State politics have larger impact at home than national politics

​​People, myself included, have already started shifting their focus and rampant speculation to the presidential elections, even though it’s only May of 2015. As big and entertaining as presidential races are, some of the most important things happening in 2016 will be at a local level. It’s time to start paying attention to state politics, because they’re probably going to affect us more than whoever sits in the White House for four years.

​States take action on issues that take Congress years to address or are sometimes never addressed at all. The last year has been huge for marriage equality and marijuana legalization, the two pet issues of college-aged voters everywhere. Marriage equality in the U.S. went from being a fringe issue to a mainstream issue in a matter of years. That happened because of states.

It took Oregon a couple tries to legalize same-sex marriage, but we were still one of the first. National narratives and movement existed around the issue, but the sustained work of organizations like Basic Rights Oregon got the issue on the ballot and ensured that people actually came out to vote. This week, Gov. Kate Brown signed Senate Bill 941, requiring background checks on private gun sales.

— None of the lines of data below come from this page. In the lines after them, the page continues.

==> config.mk <==
export PLATFORM = sky130hd
export DESIGN_NAME = output_periph
export DESIGN_NICKNAME = output_periph
export VERILOG_FILES = /design/flow/design.v
export SDC_FILE = /design/flow/constraint.sdc
export NUM_CORES = 4
export LEC_CHECK = 1
export CORE_UTILIZATION = 30
==> constraint.sdc <==
current_design output_periph

set clk_period 11.0
set clk_io_pct 0.2

create_clock -name clk0 -period $clk_period [get_ports {clk_i}]

set non_clock_inputs [all_inputs -no_clocks]
set_input_delay [expr $clk_period * $clk_io_pct] -clock clk0 $non_clock_inputs
set_output_delay [expr $clk_period * $clk_io_pct] -clock clk0 [all_outputs]
==> design.v <==
module output_periph(
		output	[31:0]		lcd, 
		output	[31:0]		ledr, 
		output	[31:0]		ledg, 
		output	[31:0]		hex7,
		output	[31:0]		hex6,
		output	[31:0] 		hex5,
		output	[31:0] 		hex4,
		output	[31:0] 		hex3, 
		output	[31:0] 		hex2,
		output	[31:0] 		hex1,
		output	[31:0] 		hex0,
	  	input 				clk_i,
	  	input 				st_en,
	  	input 	[7:0]		addr, 
	  	input 	[31:0]		st_data
);
	integer i;
	logic 	[31:0]	ram [11:0];
	initial begin
		for (i = 0; i < 12; i++) 
			ram[i] = 32'd0;
	end
	always_ff @(posedge clk_i) begin
		if(st_en)	begin
			case(addr)
				8'hA0:	ram[4'hA] <= st_data;
				8'h90:	ram[4'h9] <= st_data;
				8'h80:	ram[4'h8] <= st_data;
				8'h70:	ram[4'h7] <= st_data;
				8'h60:	ram[4'h6] <= st_data;
				8'h50:	ram[4'h5] <= st_data;
				8'h40:	ram[4'h4] <= st_data;
				8'h30:	ram[4'h3] <= st_data;
				8'h20:	ram[4'h2] <= st_data;
				8'h10:	ram[4'h1] <= st_data;
				8'h00:	ram[4'h0] <= st_data;
				default:ram[4'hB] <= st_data;
			endcase
		end
	end
	assign lcd  	= ram[4'hA];
	assign ledg 	= ram[4'h9];
	assign ledr 	= ram[4'h8];
	assign hex7 	= ram[4'h7];
	assign hex6 	= ram[4'h6];
	assign hex5 	= ram[4'h5];
	assign hex4 	= ram[4'h4];
	assign hex3 	= ram[4'h3];
	assign hex2 	= ram[4'h2];
	assign hex1 	= ram[4'h1];
	assign hex0 	= ram[4'h0];
endmodule
[flow/design.v]
module ID_EX (
	input  logic		 clk_i		,
	input  logic 		 flush_ID	,
	input  logic [31:0]  instr_ID	,
	input  logic [31:0]  pc_ID		,
	input  logic [31:0]  rs1data_ID  ,
	input  logic [31:0]  rs2data_ID  ,
	input  logic [31:0]  imm_ID		,
	input  logic [3:0]   ALUSel_ID	,
	input  logic [2:0]   ImmSel_ID	,
	input  logic [1:0]   WBSel_ID    ,
	input  logic		 BrUn_ID	,
	input  logic		 PCSel_ID	,
	input  logic		 ASel_ID	,
	input  logic		 BSel_ID	,
	input  logic		 MemRW_ID	,
	input  logic		 RegWEn_ID	,
	output logic [31:0]  instr_EX	,
	output logic [31:0]  pc_EX		,
	output logic [31:0]  rs1data_EX  ,
	output logic [31:0]  rs2data_EX  ,
	output logic [31:0]  imm_EX		,
	output logic [3:0]   ALUSel_EX	,
	output logic [2:0]   ImmSel_EX	,
	output logic [1:0]   WBSel_EX	,
	output logic		 BrUn_EX	,
	output logic		 PCSel_EX	,
	output logic		 ASel_EX	,
	output logic		 BSel_EX	,
	output logic		 MemRW_EX	,
	output logic		 RegWEn_EX	
);
	always_ff @(posedge clk_i) begin
		if(!flush_ID) begin
			instr_EX 	<= instr_ID;
			pc_EX	 		<= pc_ID;
			rs1data_EX 	<= rs1data_ID;
			rs2data_EX 	<= rs2data_ID;
			imm_EX		<= imm_ID;
			ALUSel_EX 	<= ALUSel_ID;
			ImmSel_EX 	<= ImmSel_ID;
			WBSel_EX 	<= WBSel_ID;
			BrUn_EX 		<= BrUn_ID;
			PCSel_EX 	<= PCSel_ID;
			ASel_EX 		<= ASel_ID;
			BSel_EX 		<= BSel_ID;
			MemRW_EX 	<= MemRW_ID; 
			RegWEn_EX 	<= RegWEn_ID;
		end
		else begin
			instr_EX 	<= 0;	
			pc_EX	 	<= 0;
			rs1data_EX 	<= 0;
			rs2data_EX 	<= 0;
			imm_EX		<= 0;
			ALUSel_EX 	<= 0;
			ImmSel_EX 	<= 0;
			WBSel_EX 	<= 0;
			BrUn_EX 	<= 0;
			PCSel_EX 	<= 0;
			ASel_EX 	<= 0;
			BSel_EX 	<= 0;
			MemRW_EX 	<= 0;
			RegWEn_EX 	<= 0;
		end	
	end
endmodule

​Let’s be honest, a big part of the reason we care about national politics and the presidential election is for the narratives and drama that they create. Not only are state issues just as important, if not more important, than state politics, they have just as much drama and excitement as national politics. As SB 941 was being debated, the Capitol was packed with open-carry gun rights supporters who loudly and frequently interrupted meetings, creating an atmosphere of palpable stress and tension for everyone in the building. Three of Oregon’s recently elected legislators are in the middle of recall fights initiated by Second Amendment groups. Oregon politics are filled with tons of scandals and stories way more interesting than Kitzhaber’s resignation.

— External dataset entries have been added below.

<file path="./design.v">
`timescale 1ns / 1ps
module Compare_and_Swap
(
input [7:0] Pixel_1,Pixel_2,Pixel_3,  
output [7:0] H,M,L  
    );
wire [7:0] temp[2:0];  
assign temp[0] = (Pixel_1 > Pixel_2) ? Pixel_1 : Pixel_2;
assign temp[1] = (Pixel_1 > Pixel_2) ? Pixel_2 : Pixel_1;
assign temp[2] = (temp[1] > Pixel_3) ? temp[1] : Pixel_3;
assign L = (temp[1] > Pixel_3) ? Pixel_3 : temp[1];
assign H = (temp[0] > temp[2]) ? temp[0] : temp[2];
assign M = (temp[0] > temp[2]) ? temp[2] : temp[0];
endmodule
`timescale 1ns / 1ps
module Parallel_filter
(
input [7:0] I_00,I_01,I_02,I_03,I_10,I_11,I_12,I_13,  
input clk,rst, 
output [7:0] P1,P2,P3,P4  
    );
reg [7:0] H_0,M_0,L_0,H_1,M_1,L_1,H_2,M_2,L_2,H_3,M_3,L_3;  
wire [7:0] Hw_0,Mw_0,Lw_0,Hw_1,Mw_1,Lw_1,Hw_2,Mw_2,Lw_2,Hw_3,Mw_3,Lw_3;   
Compare_and_Swap E0(I_00,I_01,I_02,Hw_0,Mw_0,Lw_0);
Compare_and_Swap E1(I_10,I_11,I_12,Hw_1,Mw_1,Lw_1);
Compare_and_Swap E2(I_01,I_02,I_03,Hw_2,Mw_2,Lw_2);
Compare_and_Swap E3(I_11,I_12,I_13,Hw_3,Mw_3,Lw_3);
always @(posedge clk)
begin
H_0 <= Hw_0;
M_0 <= Mw_0;
L_0 <= Lw_0;
H_1 <= Hw_1;
M_1 <= Mw_1;
L_1 <= Lw_1;
H_2 <= Hw_2;
M_2 <= Mw_2;
L_2 <= Lw_2;
H_3 <= Hw_3;
M_3 <= Mw_3;
L_3 <= Lw_3;
end
Systolic_Array N4(L_3,M_3,H_3, L_2, M_2, H_2,Lw_2,Mw_2,Hw_2,P3);  
Systolic_Array N3(L_1,M_1,H_1, L_0, M_0, H_0,Lw_0,Mw_0,Hw_0,P1);  
Systolic_Array N2(L_3,M_3,H_3,Lw_3,Mw_3,Hw_3,Lw_2,Mw_2,Hw_2,P4);  
Systolic_Array N1(L_1,M_1,H_1,Lw_1,Mw_1,Hw_1,Lw_0,Mw_0,Hw_0,P2);  
endmodule
`timescale 1ns / 1ps
module Systolic_Array
(
input [7:0] X1,X2,X3,X4,X5,X6,X7,X8,X9,  
output [7:0] Median  
    );
wire [7:0] temp[10:0];  
assign temp[0] = (X1 > X4) ? X4 : X1;
assign temp[1] = (X2 > X5) ? X2 : X5;
assign temp[2] = (X2 > X5) ? X5 : X2;
assign temp[3] = (X9 > X6) ? X9 : X6;
assign temp[4] = (temp[0] > X7) ? X7 : temp[0];
assign temp[5] = (temp[2] < X8) ? X8 : temp[2];
assign temp[6] = (temp[3] < X3) ? X3 : temp[3];
assign temp[7] = (temp[1] > temp[5]) ? temp[5] : temp[1];
assign temp[8] = (temp[4] < temp[7]) ? temp[7] : temp[4];
assign temp[9] = (temp[4] < temp[7]) ? temp[4] : temp[7];
assign temp[10] = (temp[9] < temp[6]) ? temp[6] : temp[9];
assign Median = (temp[8] < temp[10]) ? temp[8] : temp[10];
endmodule
</file>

​Creating change on the local level is also easier than at the national level. We see big demonstrations and marches at the White House or in the National Mall all the time, but when you march hundreds of people to a city council meeting and park them in the state capitol all day, you get a lot more bang for your buck.

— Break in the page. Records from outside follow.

==> flow/design.v <==
module attacker1
(
    input clk_65M,
    input clear,
    input game_on,
    input [16:0] H_count,
    input [16:0] V_count,
    input vid_on,
    input game_stop,
    input [16:0] shooter_ymid, shooter_xmid,
    output reg atk1_on,  
    output reg game1_over
    );
    parameter HBP = 296;
    parameter HFP = 1320;
    parameter VBP = 35;
    parameter VFP = 803;
    parameter HSP = 136;
    parameter VSP = 6;
    parameter WALL_1_LEFT= 170;
    parameter WALL_1_RIGHT = 180;
    parameter WALL_2_LEFT= 1000;
    parameter WALL_2_RIGHT = 1010;
    parameter WALL_4_LEFT= 180;
    parameter WALL_4_RIGHT = 1010;
    parameter WALL_2_TOP= 20;
    parameter WALL_2_BOTTOM= 750;
    parameter WALL_1_TOP= 20;
    parameter WALL_1_BOTTOM= 750;
    parameter WALL_4_TOP= 740;
    parameter WALL_4_BOTTOM= 750;
    parameter ATTK_X_START = 627; 
    parameter ATTK_Y_START = 49; 
    parameter ATTK_XVEL_DEF = 2; 
    parameter ATTK_YVEL_DEF = 4; 
    parameter ATTK_SIZE = 3;
    parameter SHOOTER_SIZE = 10; 
    wire [16:0]atk_ystart, atk_xstart;
    wire [16:0]atk_ystop, atk_xstop;
    reg [16:0] atk_ystart_next, atk_ystart_reg;
    reg [16:0] atk_xstart_next, atk_xstart_reg;
    always@(*)
    begin
    if(((H_count>=atk_xstart + HBP) && (H_count<=HBP+ atk_xstop)) &&((V_count>=atk_ystart + VBP) && (V_count<=VBP+ atk_ystop)) && game1_over == 1'b0)
        atk1_on=1;
    else
        atk1_on=0;
    end
    assign atk_xstart = atk_xstart_reg;
    assign atk_xstop = atk_xstart_reg + ATTK_SIZE;
    assign atk_ystart = atk_ystart_reg;
    assign atk_ystop = atk_ystart_reg + ATTK_SIZE;
    always@(posedge clk_65M)
    begin
    if(game_stop == 1'b1|| clear == 1'b1)
        begin
            atk_xstart_reg<=ATTK_X_START;
            atk_ystart_reg<=ATTK_Y_START;
        end
    else
        begin
            atk_xstart_reg<=atk_xstart_next;
            atk_ystart_reg<=atk_ystart_next;
        end
    end
    wire [16:0] shooter_xstart, shooter_xstop, shooter_ystart, shooter_ystop;   
    assign shooter_xstart = shooter_xmid - (SHOOTER_SIZE);
    assign shooter_xstop = shooter_xmid + (SHOOTER_SIZE);
    assign shooter_ystart = shooter_ymid - (SHOOTER_SIZE);
    assign shooter_ystop = shooter_ymid + (SHOOTER_SIZE);
    wire refr_tick;
    reg atk1_hit;
    assign refr_tick=((V_count==0) && (H_count==0));      
    always@(*)
    begin
        atk_xstart_next= atk_xstart_reg;
        if(game_stop==1'b1 || clear == 1'b1)
            atk_xstart_next=ATTK_X_START;   
        else if(refr_tick==1'b1 && (atk_ystop < WALL_4_TOP )) 
           atk_xstart_next= atk_xstart_reg - ATTK_XVEL_DEF;
        else if(refr_tick==1'b1 && (atk_ystop >= WALL_4_TOP)) 
            atk_xstart_next = ATTK_X_START;    
    end
    always@(*)
    begin
        atk_ystart_next= atk_ystart_reg;
        if(game_stop==1'b1 || clear == 1'b1)
        begin
            atk_ystart_next <= ATTK_Y_START;
            game1_over <= 1'b0;
        end
        else if((refr_tick ==1'b1) && game1_over == 1'b0 && (atk_xstart >= shooter_xstart) && (atk_xstop<=shooter_xstop) && (atk_ystop<=shooter_ystop)&& (atk_ystart>=shooter_ystart))
        game1_over =1'b1;
        else if(refr_tick ==1'b1 && (atk_ystop < WALL_4_TOP )&& game1_over == 1'b0) 
        begin
            atk_ystart_next <= atk_ystart_reg + ATTK_YVEL_DEF;   
            game1_over <= 1'b0;
        end
        else if(refr_tick==1'b1 && (atk_ystop >= WALL_4_TOP )&& game1_over == 1'b0) 
        begin
            atk_ystart_next <= ATTK_Y_START;    
            game1_over <= 1'b0;
        end
        else if(game1_over == 1'b1)
            game1_over = 1'b1;
    end
    endmodule
==> flow/run.sh <==
#!/bin/bash
# OpenROAD 26Q1-2900-gdf79404cd8, Yosys 0.63+post, stock flow scripts
make -C /OpenROAD-flow-scripts/flow DESIGN_CONFIG=/design/flow/config.mk WORK_HOME=/design/flow/orfs finish
==> flow/config.mk <==
export PLATFORM = sky130hd
export DESIGN_NAME = attacker1
export DESIGN_NICKNAME = attacker1
export VERILOG_FILES = /design/flow/design.v
export SDC_FILE = /design/flow/constraint.sdc
export NUM_CORES = 4
export LEC_CHECK = 1
export CORE_UTILIZATION = 40
==> flow/constraint.sdc <==
current_design attacker1

set clk_period 6.0
set clk_io_pct 0.2

create_clock -name clk0 -period $clk_period [get_ports {clk_65M}]

set non_clock_inputs [all_inputs -no_clocks]
set_input_delay [expr $clk_period * $clk_io_pct] -clock clk0 $non_clock_inputs
set_output_delay [expr $clk_period * $clk_io_pct] -clock clk0 [all_outputs]
==> flow_summary.yaml <==
# flow metrics
outcome:
  run_status: "finished clean"
global_routing:
  wire_length_of_the_first_global_routing_pass_um: 33100
  grt_start_max_net_pins: 24
  grt_antenna_before_repair: 0
  grt_remaining_overflow: 0
  first_global_vias: 6330
  grt_use_total_pct: 22.9
final_timing:
  clock.fmax_mhz: 174
  hold_viol_final: 0
  drv_slew: 0
  untimed_endpoints: 2
  register_pins_left_without_a_clock: 1
  max-slew-margin-rel_pct: 53.0
  rsz_0062_raised_after_global_routing: "false"
  timing.final.setup_violations: 0
  finalCritPeriodShare_pct: 95.7
  worstMarginPinSlew_ps: 704
  final.setup.worst_slack_ps: 256
  layout_min_cycle_time_ps: 5740
  fin_tns_setup_ps: 0
  fin_worst_skew_ps: 5.57
logic_synthesis:
  ys_cells: 960
  synth.top_cell.area_share_pct: 25.9
  synth.yosys.chip_area_um2: 7300
  synthCells: 960
  post_synth.cell_area_avg_um2: 7.60
  synthArstFlopShare_pct: 0
  synth-edff-count: 0
  largest_area_cell: "ha_1"
  synth_top_flop_cell: "dfxtp_1"
  synthDistinctLibCells: 62
  synth.area.top_cells: "ha_1 26%, xnor2_1 10%, dfxtp_1 9.1%"
  yosys_warnings: 5
  synth_flops: 34
  syn_area_um2: 7300
critical_path:
  worstSetupEndpoint: "atk1_on"
  worstPathRequired_ps: 4800
  regToRegSetupSlack_ps: 1660
  crit_start: "atk_xstart_reg[4]$_SDFFE_PP1P_"
  path_delay_family: "simple AND/OR/NAND/NOR gates"
  worst_ep_arrival_time_ps: 4540
  r2r-start: "atk_xstart_reg[10]$_SDFFE_PP0P_"
  worstSetupPathDepth: 16
  worstSetupStartpointType: "flip-flop"
  path_common_cell: "o2111a_1"
  path_class: "flip-flop to output port"
  path_buffers: 2
  r2r-end: "atk_ystart_reg[6]$_SDFFE_PP0P_"
  cpMaxStageDelayCell: "or4_1"
  path_cells: "ha_2 > inv_1 > or4_1 > nor3_1 > xor2_1 > o2111a_1 > nor2b_1 > xnor2_1 > ha_1 > nand3_1 > nor2_1 > nand4_1 > o32ai_1 > a21o_1 > o2111a_1 > clkdlybuf4s50_1"
  worst_r2r_path_depth: 17
  timing.critical_path.to_type: "output port"
  crit_path_max_incr_delay_ps: 650
  worst-path-max-fanout: 6
worst_hold_path:
  worstHoldStart: "atk_xstart_reg[1]$_SDFFE_PP1P_"
  min_path_type: "flip-flop to flip-flop"
power_and_ir_drop:
  total_leakage_power_nw: 3.53
  p_clk_share_pct: 35.3
  p_per_area_nw_per_um2: 80.9
  internal-power_w: 0.000482
  switching_share_pct: 29.8
  net-switching-power_w: 0.000204
  vdd.ir_drop.worst_uv: 126
  seq_power_share_pct: 32.0
  share_of_total_power_in_combinational_logic_pct: 32.7
floorplanning:
  boundaryPins: 75
  std_cell_rows: 49
  die_width_um: 137
  die_height_um: 137
  chipArea_um2: 18800
  initCoreUtil_pct: 40.8
  core_um2: 17900
cts:
  cts-root-buf: "clkbuf_16"
  cts.reportedPaths.clkPinSlew_ps: 50
  cts.htree.levels: 2
  clock_tree.buffer_depth: 2
  clock_insertion_delay_worst_skew_ps: 270
  cts_tree: "built"
  cts-buffers-inserted: 5
detailed_routing:
  detail_route.iter0.violations: 456
  firstDrtPassIters: 5
  route.vias.total: 6913
  detail_route.wirelength_um: 20600
  drc: 0
  route.detailed.vias_per_inst: 5.54
  num_antenna_cells: 0
  drt-wirelength-per-cell_um: 16.5
  detail-route-antenna-nets: 0
place:
  pre_cts_setup_slack_ps: 399
  gp_routability_congestion: 0.971
  place_hpwl_um: 17300
  port-buffer-count: 72
flow_run:
  max_cap_violations: 0
  log.warning_count: 40
final_layout:
  syn2layout_area_growth_pct: 16.4
  drive_above_1_share_pct: 6.38
  layout.area.comb_um2: 6320
  final.fill_count: 1767
  flip_flop_count_of_the_largest_register_after_layout: 17
  sequential_cell_area_um2: 686
## worst min-delay path by stage
| stage | to | slack (ps) | cells past startpoint |
|---|---|---|---|
| 4_1_cts | atk_ystart_reg[12]$_SDFFE_PP0P_ | 590 | 2 |
| 5_1_grt | atk_xstart_reg[1]$_SDFFE_PP1P_ | 580 | 2 |
| 6_report | atk_xstart_reg[1]$_SDFFE_PP1P_ | 550 | 2 |
## cells by family (layout without fill, tap and decap cells)
group | count (synthesis) | count (layout) | share of synthesized area [%]
compound gates | 183 | 183 | 16.4
xor+xnor | 143 | 143 | 17.2
fa+ha+maj | 151 | 151 | 25.9
buf+inv | 89 | 148 | 4.96
flops | 33 | 33 | 9.05
latches | 1 | 1 | 0.206
mux | 4 | 4 | 0.549
simple gates | 356 | 356 | 25.8
## layer usage
metal  GRT usage [%]  up-vias  share of wire (%)  wire, µm
met3            3.33       10                5.4      1110
met5               0        -                  0         0
li1                -     3616                  -         -
met1            37.7     3140                 54     11200
met2            32.3      147                 40      8160
met4            1.71        0               0.59       121
## cells in the final DEF (no fill, tap or decap), drive strengths merged, types with 3 or more instances in the layout
cell	netlist	routed
ha	151	151
xnor2	84	84
clkdlybuf4s50	0	72
nor2	70	70
nand2	67	67
xor2	59	59
a21oi	49	49
inv	45	45
nand3	43	43
o21ai	40	40
nor3	38	38
dfxtp	33	33
nand4	29	29
buf	15	23
nor4	23	23
a21o	20	20
nor2b	19	19
and3	15	15
a211oi	13	13
or4	11	11
a31oi	9	9
nand2b	8	8
and2	8	8
and4	7	7
or3	6	6
o31ai	6	6
o211ai	6	6
clkbuf	29	6
o21a	5	5
or2	4	4
a31o	4	4
a2111oi	4	4
mux2i	4	4
o21bai	4	4
nand3b	3	3
a41oi	3	3
a21boi	3	3
## area by class of cell
type | instances | share of cell area (%)
multi-input cells | 837 | 74.4
repair buffers | 95 | 10.5
flip-flops and latches | 34 | 8.07
well taps | 229 | 3.37
inverters | 45 | 1.99
clock buffers | 6 | 1.52
clock inverters | 2 | 0.118
## cells in the mapped netlist (6+ instances only)
cell / instances
clkbuf_1: 28
inv_1: 45
nor2b_1: 19
nand2b_1: 8
and2_1: 8
and4_1: 7
nor2_1: 70
nand2_1: 65
a211oi_1: 12
and3_1: 15
nand4_1: 26
or4_1: 10
buf_2: 12
a21o_1: 20
a21oi_1: 49
nand3_1: 43
a31oi_1: 9
or3_1: 6
ha_1: 151
o31ai_1: 6
nor3_1: 38
o211ai_1: 6
xnor2_1: 84
dfxtp_1: 33
o21ai_0: 36
xor2_1: 59
nor4_1: 22
## worst min-delay path, delay by kind of cell (launching register included)
kind / cells / cell delay (ps)
AND-OR/OR-AND: 1 / 60
flip-flops: 1 / 350
AND/OR/NAND/NOR: 1 / 100
## per-stage QoR
stage	cells	util (%)	area, µm²	power (W)	hold WS [ps]
6_report	1248	47.4	8490	0.000687	550
5_1_grt	1248	47.4	8490	0.000729	583
4_1_cts	1245	47.0	8410	0.000693	586
3_5_place_dp	1237	46.2	8270	0.000449	578
3_3_place_gp	1237	46.2	8270	0.000447	567
2_1_floorplan	960	-	7300	0.000350	530
## power groups by stage
| stage | combinational, W | clock [W] | sequential [W] |
|---|---|---|---|
| final | 0.000225 | 0.000242 | 0.000220 |
| after CTS | 0.000226 | 0.000247 | 0.000220 |
| after global routing | 0.000254 | 0.000255 | 0.000220 |
## what timing repair did
| item | in CTS | in global routing |
|---|---|---|
| setup endpoints to repair | 0 | 1 |
| buffers inserted | 0 | 3 |
| hold buffers | 0 | 0 |
| resized | 0 | 19 |
No activity file was given, so power comes from the tool's default toggle rates.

Personal stories mean more at this level. Three hundred people, most of them Latino students, packed the state capitol in February of 2013 for tuition equity, a bill that legislators had been trying to pass since 2003. Their testimony and presence persuaded tearful legislators to finally pass the bill, which allows undocumented Oregon residents to pay the same tuition rate as in-state students.

In 2012, my capstone class developed a proposal called Pay It Forward and pitched it to legislators. It was introduced as a study bill in the 2013 legislature, and now, two years later, the legislator is scheduled to vote next month on a Pay It Forward pilot program that would provide debt-free higher education to 1,000 Oregon students and evaluate the long-term feasibility of instituting that program across the state. Twenty-five other states are in the process of starting similar legislation.

In 2016 we’ll vote on the president, but we’ll also be voting for a host of issues and candidates who will shape the course of our state’s future. The minimum wage bill that Sen. Peter Courtney decided he didn’t want to see passed is already on its way to the ballot. It’ll also be a year where the Independent Party of Oregon, one of the only minor parties to achieve major party status, has to start fielding its own candidates instead of cross-nominating ones from Republicans and Democrats.

As the year progresses, while you enjoy Ted Cruz and company fighting it out and Hillary Clinton running rapidly toward the left to negate Bernie Sanders, don’t forget that some of the most important stuff is happening here at home.